What needs to be done = Please filter the entries for the word "only" and copy every line that has it.
Given data Block Start
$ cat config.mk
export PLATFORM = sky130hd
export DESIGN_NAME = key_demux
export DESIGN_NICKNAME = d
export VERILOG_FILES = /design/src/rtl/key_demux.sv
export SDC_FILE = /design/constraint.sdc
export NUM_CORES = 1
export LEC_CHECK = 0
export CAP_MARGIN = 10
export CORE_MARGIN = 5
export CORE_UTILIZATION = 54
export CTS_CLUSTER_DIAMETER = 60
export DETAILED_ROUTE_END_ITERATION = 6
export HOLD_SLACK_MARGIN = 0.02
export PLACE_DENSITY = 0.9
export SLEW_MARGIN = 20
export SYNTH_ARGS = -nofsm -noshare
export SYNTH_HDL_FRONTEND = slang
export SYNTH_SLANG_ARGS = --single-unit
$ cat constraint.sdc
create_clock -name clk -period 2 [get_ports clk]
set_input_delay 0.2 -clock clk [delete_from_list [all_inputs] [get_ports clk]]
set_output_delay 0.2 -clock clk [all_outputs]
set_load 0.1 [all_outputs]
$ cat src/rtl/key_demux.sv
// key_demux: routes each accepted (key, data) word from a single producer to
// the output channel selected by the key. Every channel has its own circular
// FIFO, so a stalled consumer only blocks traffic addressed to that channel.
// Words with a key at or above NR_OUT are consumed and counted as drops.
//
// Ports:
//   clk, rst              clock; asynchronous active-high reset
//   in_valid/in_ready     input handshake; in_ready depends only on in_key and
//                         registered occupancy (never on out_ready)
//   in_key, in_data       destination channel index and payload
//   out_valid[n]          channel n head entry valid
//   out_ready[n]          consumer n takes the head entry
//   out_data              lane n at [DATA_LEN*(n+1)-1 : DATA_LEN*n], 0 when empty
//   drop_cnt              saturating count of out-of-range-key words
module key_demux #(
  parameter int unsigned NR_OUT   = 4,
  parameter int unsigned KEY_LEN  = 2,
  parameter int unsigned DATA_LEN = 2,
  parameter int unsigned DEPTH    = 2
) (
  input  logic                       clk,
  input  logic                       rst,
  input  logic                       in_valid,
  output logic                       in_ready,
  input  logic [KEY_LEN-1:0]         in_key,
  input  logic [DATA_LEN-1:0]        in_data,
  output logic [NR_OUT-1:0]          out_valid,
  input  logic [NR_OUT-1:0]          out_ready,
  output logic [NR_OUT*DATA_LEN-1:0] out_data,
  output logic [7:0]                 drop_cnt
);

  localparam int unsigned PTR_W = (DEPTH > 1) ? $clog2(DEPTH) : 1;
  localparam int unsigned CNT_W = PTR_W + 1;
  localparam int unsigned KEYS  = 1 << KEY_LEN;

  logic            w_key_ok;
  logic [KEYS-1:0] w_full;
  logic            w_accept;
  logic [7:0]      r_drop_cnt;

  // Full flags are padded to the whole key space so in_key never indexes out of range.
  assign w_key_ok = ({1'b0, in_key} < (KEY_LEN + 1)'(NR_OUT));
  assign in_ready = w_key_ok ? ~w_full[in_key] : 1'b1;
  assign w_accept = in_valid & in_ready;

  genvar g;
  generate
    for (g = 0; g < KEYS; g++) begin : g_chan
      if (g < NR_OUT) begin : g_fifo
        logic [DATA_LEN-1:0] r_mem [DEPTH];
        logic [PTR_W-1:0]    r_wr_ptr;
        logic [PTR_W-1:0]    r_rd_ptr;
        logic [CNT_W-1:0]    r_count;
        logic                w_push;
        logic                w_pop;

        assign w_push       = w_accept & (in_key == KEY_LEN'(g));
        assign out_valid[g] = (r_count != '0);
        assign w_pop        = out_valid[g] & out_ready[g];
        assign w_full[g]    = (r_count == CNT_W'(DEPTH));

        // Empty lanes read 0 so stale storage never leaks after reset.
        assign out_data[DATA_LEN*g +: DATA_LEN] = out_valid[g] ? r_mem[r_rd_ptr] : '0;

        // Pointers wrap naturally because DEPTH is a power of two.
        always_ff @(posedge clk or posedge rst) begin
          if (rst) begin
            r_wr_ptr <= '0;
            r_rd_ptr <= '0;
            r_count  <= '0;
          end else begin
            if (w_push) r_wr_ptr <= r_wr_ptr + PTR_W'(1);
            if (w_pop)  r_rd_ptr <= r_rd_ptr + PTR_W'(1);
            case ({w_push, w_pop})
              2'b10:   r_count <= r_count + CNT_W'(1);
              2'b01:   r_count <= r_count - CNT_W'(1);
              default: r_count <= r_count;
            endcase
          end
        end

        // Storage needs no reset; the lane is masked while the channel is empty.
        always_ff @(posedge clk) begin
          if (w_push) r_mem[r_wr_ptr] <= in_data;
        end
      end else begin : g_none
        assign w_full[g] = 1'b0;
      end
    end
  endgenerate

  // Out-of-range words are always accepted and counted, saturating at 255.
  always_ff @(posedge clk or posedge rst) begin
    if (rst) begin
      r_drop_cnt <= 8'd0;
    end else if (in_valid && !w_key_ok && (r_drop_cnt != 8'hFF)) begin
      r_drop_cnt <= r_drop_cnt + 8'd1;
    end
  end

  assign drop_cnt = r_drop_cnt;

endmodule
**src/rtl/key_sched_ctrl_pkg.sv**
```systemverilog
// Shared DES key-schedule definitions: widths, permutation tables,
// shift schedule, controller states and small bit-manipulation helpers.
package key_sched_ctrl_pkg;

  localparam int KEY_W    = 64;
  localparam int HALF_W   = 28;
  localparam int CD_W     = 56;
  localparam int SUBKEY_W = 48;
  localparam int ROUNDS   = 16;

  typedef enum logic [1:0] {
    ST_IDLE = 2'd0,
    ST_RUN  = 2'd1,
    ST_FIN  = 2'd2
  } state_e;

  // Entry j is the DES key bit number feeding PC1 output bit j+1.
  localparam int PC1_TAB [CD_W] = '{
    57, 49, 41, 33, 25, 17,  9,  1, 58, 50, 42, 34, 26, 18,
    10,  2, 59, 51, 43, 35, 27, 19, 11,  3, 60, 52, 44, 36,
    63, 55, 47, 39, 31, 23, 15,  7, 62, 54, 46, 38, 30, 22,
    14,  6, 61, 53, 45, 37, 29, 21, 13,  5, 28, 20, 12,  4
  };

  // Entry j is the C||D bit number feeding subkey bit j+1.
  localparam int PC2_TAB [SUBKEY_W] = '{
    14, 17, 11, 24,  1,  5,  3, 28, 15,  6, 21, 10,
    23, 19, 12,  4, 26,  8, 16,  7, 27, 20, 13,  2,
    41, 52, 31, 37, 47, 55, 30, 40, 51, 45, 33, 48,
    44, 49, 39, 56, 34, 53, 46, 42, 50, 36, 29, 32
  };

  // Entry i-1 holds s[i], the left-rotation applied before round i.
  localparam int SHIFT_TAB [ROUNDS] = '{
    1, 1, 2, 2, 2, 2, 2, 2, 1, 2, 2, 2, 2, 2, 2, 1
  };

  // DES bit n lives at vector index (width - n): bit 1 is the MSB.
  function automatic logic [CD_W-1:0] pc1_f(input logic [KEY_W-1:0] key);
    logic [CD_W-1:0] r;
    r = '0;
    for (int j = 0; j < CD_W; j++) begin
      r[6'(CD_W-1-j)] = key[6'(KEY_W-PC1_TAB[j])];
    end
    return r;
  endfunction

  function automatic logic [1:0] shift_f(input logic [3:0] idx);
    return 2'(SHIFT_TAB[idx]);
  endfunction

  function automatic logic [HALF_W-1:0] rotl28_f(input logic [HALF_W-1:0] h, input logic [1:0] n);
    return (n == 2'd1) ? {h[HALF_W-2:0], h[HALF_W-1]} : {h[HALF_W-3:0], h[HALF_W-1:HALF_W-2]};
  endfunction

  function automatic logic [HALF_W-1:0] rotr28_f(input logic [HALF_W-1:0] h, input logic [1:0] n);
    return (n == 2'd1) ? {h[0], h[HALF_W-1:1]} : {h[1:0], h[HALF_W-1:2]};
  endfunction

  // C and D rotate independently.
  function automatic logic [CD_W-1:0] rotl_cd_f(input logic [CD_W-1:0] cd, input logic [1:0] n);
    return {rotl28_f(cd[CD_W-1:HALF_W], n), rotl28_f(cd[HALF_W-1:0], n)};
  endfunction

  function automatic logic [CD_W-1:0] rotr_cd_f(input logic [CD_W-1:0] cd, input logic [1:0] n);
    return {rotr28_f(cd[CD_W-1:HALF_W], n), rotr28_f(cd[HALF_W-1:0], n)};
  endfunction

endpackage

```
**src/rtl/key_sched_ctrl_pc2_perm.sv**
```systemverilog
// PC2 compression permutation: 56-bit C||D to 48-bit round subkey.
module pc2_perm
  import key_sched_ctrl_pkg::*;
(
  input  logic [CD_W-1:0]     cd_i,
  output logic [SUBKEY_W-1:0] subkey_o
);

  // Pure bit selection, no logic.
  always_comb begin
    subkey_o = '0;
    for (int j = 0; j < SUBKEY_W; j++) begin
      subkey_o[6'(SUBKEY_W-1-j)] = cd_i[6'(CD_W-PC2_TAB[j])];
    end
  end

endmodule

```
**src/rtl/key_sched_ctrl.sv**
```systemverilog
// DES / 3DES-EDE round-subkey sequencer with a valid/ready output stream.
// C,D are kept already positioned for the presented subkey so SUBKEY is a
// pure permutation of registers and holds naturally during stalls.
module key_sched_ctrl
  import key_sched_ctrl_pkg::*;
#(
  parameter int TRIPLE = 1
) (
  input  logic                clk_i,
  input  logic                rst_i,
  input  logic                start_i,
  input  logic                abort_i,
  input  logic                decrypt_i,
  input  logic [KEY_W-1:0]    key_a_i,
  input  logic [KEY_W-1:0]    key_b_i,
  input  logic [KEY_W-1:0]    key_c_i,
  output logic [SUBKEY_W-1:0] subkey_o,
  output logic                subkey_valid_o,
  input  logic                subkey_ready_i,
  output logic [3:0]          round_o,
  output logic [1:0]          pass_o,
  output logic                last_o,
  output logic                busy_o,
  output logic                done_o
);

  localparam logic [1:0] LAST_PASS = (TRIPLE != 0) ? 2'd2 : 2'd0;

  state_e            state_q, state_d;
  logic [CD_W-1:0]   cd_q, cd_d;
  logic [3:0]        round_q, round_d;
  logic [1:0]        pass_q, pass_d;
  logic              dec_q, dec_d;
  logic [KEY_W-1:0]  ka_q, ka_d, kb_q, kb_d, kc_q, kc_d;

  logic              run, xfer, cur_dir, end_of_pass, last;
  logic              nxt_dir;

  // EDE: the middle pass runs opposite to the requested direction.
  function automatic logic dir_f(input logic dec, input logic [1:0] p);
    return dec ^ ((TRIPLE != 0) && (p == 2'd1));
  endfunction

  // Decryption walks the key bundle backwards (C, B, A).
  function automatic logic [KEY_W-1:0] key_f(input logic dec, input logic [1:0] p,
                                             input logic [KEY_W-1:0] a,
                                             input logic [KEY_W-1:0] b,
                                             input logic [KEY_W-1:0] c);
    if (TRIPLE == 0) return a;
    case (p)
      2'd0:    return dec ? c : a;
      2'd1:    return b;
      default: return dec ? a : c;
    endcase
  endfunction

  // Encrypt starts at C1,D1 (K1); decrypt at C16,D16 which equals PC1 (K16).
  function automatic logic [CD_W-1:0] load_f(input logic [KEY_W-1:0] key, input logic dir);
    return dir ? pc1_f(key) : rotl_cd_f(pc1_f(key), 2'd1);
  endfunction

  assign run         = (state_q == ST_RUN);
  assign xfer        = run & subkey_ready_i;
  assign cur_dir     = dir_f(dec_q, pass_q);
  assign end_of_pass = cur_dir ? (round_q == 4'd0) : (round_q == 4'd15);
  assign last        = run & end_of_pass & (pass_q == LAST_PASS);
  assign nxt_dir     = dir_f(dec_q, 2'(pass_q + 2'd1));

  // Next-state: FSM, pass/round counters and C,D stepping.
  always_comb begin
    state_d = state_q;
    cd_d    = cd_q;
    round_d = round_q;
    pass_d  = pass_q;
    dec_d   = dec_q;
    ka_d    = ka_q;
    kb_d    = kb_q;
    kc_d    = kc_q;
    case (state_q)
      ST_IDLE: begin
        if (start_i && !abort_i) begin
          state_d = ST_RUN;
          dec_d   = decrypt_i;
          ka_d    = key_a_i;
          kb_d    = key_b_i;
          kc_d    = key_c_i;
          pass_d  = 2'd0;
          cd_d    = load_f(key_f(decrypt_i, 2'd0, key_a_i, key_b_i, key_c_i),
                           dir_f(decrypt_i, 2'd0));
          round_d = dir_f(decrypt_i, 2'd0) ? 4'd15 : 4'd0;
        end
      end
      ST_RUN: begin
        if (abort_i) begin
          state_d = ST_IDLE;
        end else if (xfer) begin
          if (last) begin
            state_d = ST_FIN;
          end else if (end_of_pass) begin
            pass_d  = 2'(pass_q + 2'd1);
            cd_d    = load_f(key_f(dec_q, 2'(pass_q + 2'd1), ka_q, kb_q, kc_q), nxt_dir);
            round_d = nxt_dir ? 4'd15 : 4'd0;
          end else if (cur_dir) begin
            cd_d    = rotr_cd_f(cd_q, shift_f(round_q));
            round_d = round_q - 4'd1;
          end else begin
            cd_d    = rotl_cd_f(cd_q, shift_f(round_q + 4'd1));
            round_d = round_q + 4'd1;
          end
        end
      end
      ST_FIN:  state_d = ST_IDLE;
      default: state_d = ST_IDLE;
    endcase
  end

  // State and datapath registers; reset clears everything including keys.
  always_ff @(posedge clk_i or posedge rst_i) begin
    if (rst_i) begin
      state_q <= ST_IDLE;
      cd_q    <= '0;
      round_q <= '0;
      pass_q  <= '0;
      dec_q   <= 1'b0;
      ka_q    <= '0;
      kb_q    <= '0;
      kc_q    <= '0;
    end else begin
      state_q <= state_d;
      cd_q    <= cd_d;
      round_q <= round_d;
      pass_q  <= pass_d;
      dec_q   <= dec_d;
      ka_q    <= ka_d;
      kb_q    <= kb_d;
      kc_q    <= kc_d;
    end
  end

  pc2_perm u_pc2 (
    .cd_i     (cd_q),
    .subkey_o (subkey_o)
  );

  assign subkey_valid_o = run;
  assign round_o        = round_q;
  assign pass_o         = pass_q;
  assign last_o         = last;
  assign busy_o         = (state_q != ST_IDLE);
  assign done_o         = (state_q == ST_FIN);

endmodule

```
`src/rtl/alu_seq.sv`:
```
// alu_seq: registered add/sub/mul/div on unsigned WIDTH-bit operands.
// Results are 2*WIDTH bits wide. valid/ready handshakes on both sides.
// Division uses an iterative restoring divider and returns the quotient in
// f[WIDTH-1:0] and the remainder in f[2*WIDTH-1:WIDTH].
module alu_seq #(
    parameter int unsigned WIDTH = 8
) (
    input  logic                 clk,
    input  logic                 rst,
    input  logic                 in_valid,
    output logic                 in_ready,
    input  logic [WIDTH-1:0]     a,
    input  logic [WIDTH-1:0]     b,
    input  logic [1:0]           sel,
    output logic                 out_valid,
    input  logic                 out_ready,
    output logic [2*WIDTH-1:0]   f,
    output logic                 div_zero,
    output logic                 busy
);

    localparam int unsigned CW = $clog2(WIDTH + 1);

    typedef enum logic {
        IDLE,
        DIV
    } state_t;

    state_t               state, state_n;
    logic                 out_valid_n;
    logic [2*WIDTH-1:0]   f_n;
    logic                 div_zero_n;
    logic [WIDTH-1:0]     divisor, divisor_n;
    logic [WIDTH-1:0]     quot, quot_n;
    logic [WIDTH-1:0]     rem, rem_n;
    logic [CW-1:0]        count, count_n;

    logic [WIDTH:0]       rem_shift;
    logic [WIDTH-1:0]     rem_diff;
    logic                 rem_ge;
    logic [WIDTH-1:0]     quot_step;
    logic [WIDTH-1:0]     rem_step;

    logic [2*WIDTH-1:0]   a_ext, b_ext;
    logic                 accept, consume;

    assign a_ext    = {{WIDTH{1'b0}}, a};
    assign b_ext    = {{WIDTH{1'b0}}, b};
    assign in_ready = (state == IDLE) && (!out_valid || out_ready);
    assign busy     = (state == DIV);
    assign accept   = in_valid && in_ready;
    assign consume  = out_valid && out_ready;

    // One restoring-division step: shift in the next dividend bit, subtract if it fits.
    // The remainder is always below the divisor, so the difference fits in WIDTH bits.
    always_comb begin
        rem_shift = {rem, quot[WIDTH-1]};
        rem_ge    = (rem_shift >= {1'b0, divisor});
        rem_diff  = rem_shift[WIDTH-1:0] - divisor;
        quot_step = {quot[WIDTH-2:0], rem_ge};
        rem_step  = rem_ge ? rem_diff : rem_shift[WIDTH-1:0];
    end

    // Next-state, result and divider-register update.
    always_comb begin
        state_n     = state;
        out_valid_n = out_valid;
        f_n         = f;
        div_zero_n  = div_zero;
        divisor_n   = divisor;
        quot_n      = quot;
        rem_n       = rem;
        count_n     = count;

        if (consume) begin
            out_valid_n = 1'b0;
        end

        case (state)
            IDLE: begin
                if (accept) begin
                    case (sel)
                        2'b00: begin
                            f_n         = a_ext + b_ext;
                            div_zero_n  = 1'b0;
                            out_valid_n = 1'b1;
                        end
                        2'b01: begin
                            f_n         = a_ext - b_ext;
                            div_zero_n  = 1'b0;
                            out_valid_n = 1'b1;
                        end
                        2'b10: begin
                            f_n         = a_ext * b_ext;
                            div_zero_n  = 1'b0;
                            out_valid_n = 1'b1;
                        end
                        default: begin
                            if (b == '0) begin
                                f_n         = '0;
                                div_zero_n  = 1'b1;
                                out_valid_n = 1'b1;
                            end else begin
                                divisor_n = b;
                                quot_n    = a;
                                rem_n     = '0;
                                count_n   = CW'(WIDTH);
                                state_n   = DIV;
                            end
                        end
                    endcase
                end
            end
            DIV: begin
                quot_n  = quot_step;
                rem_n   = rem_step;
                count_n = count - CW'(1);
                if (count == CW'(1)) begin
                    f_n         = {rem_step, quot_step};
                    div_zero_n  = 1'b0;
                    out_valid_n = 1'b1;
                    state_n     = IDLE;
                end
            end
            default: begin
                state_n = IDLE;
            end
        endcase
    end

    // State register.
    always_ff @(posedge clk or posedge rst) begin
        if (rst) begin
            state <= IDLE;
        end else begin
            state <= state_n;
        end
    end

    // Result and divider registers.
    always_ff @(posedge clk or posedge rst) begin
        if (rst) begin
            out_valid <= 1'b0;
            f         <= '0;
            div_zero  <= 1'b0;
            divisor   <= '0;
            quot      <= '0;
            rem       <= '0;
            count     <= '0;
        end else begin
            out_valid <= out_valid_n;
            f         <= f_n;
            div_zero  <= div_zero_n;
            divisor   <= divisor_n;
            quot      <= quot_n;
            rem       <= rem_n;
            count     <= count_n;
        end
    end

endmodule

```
Given data Block End
Completed exercise =
// FIFO, so a stalled consumer only blocks traffic addressed to that channel.
//   in_valid/in_ready     input handshake; in_ready depends only on in_key and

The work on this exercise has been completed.